Search the records below for "busReq"; copy each line that has it.

[Dataset]
────────

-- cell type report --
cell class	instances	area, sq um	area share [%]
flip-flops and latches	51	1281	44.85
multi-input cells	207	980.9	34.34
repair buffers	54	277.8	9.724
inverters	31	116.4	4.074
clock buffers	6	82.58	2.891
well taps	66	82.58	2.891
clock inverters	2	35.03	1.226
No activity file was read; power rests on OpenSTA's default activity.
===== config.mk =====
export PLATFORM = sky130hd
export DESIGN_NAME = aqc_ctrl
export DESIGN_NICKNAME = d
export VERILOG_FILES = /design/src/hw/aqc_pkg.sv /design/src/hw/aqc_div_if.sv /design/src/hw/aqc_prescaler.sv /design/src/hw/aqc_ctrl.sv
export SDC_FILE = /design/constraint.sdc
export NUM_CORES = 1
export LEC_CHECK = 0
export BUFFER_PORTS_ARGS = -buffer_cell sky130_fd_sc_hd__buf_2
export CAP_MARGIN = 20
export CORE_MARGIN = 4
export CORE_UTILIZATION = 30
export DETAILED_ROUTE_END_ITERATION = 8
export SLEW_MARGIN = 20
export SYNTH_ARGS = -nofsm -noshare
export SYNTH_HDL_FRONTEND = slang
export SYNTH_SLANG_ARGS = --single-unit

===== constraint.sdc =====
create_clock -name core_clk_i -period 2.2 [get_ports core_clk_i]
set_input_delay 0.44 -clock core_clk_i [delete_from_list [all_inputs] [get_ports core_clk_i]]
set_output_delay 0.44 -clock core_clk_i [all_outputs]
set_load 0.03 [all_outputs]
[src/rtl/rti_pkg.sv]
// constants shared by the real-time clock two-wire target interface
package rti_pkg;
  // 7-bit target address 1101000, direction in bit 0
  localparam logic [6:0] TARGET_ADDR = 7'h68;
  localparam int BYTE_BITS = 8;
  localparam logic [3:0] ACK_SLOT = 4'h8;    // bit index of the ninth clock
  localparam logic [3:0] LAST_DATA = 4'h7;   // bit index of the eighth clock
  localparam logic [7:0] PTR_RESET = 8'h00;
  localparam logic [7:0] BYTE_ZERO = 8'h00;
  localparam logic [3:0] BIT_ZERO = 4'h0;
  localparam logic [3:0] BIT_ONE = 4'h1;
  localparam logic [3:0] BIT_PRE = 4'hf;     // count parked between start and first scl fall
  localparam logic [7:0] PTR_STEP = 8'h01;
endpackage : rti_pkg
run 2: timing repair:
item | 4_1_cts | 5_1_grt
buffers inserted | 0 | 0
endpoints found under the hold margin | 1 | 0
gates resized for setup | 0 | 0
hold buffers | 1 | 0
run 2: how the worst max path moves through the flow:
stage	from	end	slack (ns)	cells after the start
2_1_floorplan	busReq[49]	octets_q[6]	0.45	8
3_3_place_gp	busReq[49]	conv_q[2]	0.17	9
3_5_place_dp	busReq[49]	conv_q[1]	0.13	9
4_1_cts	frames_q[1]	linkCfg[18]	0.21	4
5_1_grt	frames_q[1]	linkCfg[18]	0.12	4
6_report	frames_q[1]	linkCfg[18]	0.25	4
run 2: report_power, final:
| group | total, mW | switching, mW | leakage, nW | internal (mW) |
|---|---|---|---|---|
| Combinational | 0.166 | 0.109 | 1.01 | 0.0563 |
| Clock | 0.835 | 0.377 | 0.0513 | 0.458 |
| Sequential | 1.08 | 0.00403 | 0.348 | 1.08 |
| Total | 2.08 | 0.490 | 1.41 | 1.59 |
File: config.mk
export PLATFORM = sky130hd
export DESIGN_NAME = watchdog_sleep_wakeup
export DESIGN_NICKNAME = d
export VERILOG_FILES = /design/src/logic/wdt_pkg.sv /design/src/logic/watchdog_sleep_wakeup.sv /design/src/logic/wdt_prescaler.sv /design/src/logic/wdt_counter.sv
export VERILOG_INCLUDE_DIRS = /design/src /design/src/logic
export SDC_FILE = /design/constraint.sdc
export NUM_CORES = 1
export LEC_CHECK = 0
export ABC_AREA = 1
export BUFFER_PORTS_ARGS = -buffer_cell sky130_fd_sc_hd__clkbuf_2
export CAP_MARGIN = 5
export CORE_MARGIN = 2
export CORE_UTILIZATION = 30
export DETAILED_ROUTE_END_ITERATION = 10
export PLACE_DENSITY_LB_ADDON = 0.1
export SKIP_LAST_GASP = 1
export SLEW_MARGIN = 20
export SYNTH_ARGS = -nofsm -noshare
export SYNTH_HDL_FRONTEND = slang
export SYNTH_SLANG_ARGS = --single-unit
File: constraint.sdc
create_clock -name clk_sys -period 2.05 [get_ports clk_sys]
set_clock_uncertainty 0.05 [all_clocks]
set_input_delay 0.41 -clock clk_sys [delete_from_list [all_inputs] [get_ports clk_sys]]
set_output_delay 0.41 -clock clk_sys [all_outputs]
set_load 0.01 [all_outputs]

────────

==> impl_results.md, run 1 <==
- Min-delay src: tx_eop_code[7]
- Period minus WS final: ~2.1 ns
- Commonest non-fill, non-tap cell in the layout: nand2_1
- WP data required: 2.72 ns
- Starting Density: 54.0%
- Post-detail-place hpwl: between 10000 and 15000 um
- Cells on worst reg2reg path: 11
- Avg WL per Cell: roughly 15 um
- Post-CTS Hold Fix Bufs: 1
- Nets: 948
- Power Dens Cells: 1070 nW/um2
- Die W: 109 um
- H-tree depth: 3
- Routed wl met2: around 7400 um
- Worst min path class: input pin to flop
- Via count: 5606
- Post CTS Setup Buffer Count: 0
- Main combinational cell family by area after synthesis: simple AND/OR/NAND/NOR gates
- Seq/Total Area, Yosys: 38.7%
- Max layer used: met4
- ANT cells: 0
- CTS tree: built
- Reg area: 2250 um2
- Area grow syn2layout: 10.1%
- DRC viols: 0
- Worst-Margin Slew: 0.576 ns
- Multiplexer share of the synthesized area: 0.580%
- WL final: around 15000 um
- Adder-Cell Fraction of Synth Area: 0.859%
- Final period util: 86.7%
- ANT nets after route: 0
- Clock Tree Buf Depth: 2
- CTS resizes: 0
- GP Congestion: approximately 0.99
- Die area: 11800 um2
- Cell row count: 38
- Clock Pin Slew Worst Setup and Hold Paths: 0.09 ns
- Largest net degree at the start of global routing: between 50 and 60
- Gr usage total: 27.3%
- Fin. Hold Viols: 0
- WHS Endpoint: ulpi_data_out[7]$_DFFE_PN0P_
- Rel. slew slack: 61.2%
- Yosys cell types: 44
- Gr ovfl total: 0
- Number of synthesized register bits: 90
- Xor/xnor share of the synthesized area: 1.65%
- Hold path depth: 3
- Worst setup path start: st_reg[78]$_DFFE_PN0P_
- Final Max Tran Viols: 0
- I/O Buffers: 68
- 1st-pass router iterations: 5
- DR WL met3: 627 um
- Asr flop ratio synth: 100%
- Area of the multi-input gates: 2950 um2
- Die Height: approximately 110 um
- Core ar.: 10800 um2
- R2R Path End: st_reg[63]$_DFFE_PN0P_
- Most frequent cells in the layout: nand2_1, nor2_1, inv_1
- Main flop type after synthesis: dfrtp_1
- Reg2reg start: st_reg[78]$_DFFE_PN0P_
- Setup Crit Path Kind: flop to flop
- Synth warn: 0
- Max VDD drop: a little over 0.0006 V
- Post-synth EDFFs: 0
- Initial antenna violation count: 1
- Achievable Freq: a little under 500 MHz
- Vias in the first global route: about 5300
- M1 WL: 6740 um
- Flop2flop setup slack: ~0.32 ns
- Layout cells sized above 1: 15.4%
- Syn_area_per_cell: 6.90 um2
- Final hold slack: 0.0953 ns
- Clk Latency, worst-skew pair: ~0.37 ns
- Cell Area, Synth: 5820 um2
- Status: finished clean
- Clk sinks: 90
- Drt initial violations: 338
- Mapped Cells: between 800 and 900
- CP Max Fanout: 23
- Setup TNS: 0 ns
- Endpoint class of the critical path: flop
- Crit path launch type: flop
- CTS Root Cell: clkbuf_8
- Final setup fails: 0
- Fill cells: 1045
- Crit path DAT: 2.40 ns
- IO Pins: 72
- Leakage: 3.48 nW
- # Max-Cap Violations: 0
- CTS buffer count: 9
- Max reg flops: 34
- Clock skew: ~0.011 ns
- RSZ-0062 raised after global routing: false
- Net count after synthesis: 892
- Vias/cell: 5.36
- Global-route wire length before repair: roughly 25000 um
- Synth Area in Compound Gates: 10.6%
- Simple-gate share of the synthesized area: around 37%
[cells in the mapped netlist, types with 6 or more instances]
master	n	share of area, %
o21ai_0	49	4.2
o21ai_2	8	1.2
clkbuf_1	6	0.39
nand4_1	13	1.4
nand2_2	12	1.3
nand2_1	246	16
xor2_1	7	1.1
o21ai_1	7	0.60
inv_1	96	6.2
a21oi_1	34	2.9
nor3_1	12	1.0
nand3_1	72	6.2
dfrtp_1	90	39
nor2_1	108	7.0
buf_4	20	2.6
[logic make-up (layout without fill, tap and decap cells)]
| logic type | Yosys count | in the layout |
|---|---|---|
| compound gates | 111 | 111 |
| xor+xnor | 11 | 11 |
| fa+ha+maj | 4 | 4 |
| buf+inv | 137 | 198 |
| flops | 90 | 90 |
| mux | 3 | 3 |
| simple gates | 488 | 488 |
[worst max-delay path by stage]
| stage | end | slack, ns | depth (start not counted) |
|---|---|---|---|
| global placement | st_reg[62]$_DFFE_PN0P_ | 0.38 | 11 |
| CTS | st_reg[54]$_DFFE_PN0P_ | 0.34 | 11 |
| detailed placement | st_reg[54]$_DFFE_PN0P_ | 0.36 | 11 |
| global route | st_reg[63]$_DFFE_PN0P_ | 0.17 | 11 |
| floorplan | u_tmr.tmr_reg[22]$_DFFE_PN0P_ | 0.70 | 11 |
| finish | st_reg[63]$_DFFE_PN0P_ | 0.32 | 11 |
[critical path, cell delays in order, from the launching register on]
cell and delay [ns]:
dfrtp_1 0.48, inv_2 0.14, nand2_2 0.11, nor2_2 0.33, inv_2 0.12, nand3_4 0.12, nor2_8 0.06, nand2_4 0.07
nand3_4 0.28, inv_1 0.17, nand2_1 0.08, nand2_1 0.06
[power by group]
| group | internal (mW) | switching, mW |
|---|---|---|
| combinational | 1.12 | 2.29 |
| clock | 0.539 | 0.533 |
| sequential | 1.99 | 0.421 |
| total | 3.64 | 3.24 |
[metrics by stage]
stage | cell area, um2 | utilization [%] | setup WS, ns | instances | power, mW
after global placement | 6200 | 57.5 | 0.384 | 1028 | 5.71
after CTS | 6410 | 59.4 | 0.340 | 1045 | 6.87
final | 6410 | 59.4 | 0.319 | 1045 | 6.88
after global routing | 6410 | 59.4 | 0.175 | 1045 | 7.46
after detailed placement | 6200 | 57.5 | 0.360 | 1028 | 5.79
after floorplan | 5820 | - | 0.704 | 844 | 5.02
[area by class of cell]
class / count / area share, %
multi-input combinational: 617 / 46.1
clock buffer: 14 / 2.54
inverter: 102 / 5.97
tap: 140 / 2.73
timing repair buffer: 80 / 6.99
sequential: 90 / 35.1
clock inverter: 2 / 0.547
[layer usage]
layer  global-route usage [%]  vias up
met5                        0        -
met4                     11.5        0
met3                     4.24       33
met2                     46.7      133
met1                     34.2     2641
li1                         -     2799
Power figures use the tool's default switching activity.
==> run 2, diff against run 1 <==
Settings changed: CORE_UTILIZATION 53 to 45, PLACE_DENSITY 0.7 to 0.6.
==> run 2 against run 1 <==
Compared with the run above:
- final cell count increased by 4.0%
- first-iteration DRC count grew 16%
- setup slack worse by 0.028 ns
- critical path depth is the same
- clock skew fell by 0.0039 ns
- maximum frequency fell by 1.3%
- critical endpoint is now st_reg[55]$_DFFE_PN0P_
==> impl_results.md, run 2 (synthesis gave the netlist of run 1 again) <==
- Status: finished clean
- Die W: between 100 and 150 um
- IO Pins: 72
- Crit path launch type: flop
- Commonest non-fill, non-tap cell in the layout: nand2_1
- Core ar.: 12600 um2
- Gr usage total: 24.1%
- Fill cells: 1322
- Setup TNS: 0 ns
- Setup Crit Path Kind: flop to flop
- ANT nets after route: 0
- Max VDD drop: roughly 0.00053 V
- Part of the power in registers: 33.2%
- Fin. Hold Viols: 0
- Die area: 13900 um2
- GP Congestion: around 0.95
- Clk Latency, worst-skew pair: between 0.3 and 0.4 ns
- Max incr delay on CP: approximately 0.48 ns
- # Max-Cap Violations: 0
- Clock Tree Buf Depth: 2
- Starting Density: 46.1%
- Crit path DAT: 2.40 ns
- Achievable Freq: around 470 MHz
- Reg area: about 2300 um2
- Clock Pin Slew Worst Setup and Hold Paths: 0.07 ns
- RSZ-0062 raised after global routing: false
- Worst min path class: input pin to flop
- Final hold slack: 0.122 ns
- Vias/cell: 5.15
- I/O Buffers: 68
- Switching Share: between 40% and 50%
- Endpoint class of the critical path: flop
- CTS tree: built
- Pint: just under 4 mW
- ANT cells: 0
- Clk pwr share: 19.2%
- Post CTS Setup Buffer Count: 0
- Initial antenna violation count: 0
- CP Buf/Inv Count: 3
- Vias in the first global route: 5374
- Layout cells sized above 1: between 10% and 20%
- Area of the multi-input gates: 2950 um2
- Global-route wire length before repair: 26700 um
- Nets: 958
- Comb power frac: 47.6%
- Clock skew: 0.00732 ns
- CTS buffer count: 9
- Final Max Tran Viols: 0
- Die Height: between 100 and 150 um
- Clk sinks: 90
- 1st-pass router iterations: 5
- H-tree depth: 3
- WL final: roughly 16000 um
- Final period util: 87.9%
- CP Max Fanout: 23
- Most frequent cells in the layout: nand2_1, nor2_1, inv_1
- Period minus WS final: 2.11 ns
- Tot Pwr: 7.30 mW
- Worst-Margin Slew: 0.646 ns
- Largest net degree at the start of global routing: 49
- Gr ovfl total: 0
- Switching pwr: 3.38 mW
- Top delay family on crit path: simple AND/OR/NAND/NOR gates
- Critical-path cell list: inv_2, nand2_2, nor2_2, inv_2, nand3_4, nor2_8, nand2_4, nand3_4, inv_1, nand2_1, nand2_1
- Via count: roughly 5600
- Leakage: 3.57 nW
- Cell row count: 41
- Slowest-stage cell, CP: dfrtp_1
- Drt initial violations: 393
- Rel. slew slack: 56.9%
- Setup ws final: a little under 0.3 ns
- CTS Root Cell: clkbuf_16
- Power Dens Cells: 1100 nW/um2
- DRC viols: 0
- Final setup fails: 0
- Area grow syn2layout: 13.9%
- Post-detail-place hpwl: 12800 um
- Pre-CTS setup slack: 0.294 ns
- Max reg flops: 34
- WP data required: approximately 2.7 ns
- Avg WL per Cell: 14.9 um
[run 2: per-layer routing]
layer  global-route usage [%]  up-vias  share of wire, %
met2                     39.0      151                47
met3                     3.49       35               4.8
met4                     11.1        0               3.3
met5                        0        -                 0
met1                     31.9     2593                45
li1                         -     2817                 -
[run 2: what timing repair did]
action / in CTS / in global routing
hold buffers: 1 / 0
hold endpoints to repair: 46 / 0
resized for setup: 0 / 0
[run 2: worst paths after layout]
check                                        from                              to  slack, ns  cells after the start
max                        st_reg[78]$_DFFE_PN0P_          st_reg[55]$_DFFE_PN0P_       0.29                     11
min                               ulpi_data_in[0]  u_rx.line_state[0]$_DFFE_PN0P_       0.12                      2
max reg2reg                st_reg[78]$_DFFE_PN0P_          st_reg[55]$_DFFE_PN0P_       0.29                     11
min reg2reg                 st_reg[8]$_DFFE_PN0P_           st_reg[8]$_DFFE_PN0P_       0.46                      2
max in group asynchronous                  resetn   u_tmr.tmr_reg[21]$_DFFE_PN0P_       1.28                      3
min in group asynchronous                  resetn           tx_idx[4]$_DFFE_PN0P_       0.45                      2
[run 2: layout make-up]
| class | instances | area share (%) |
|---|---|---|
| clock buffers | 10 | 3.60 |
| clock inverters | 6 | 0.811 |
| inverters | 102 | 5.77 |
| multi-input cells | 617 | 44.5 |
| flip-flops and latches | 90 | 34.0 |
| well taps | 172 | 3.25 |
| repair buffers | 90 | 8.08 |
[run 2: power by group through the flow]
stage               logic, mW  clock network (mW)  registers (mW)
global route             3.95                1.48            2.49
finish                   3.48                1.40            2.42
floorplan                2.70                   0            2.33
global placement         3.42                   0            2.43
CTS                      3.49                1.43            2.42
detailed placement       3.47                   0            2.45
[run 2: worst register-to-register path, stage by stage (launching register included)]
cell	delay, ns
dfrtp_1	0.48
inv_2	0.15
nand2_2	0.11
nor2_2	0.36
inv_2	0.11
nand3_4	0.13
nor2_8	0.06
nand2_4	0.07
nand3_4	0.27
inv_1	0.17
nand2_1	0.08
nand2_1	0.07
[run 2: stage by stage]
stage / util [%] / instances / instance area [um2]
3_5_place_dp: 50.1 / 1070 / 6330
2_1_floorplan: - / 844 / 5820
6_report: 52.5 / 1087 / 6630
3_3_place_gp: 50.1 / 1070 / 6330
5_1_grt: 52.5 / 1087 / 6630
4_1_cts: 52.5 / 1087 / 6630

────────

[Finished exercise]
2_1_floorplan	busReq[49]	octets_q[6]	0.45	8
3_3_place_gp	busReq[49]	conv_q[2]	0.17	9
3_5_place_dp	busReq[49]	conv_q[1]	0.13	9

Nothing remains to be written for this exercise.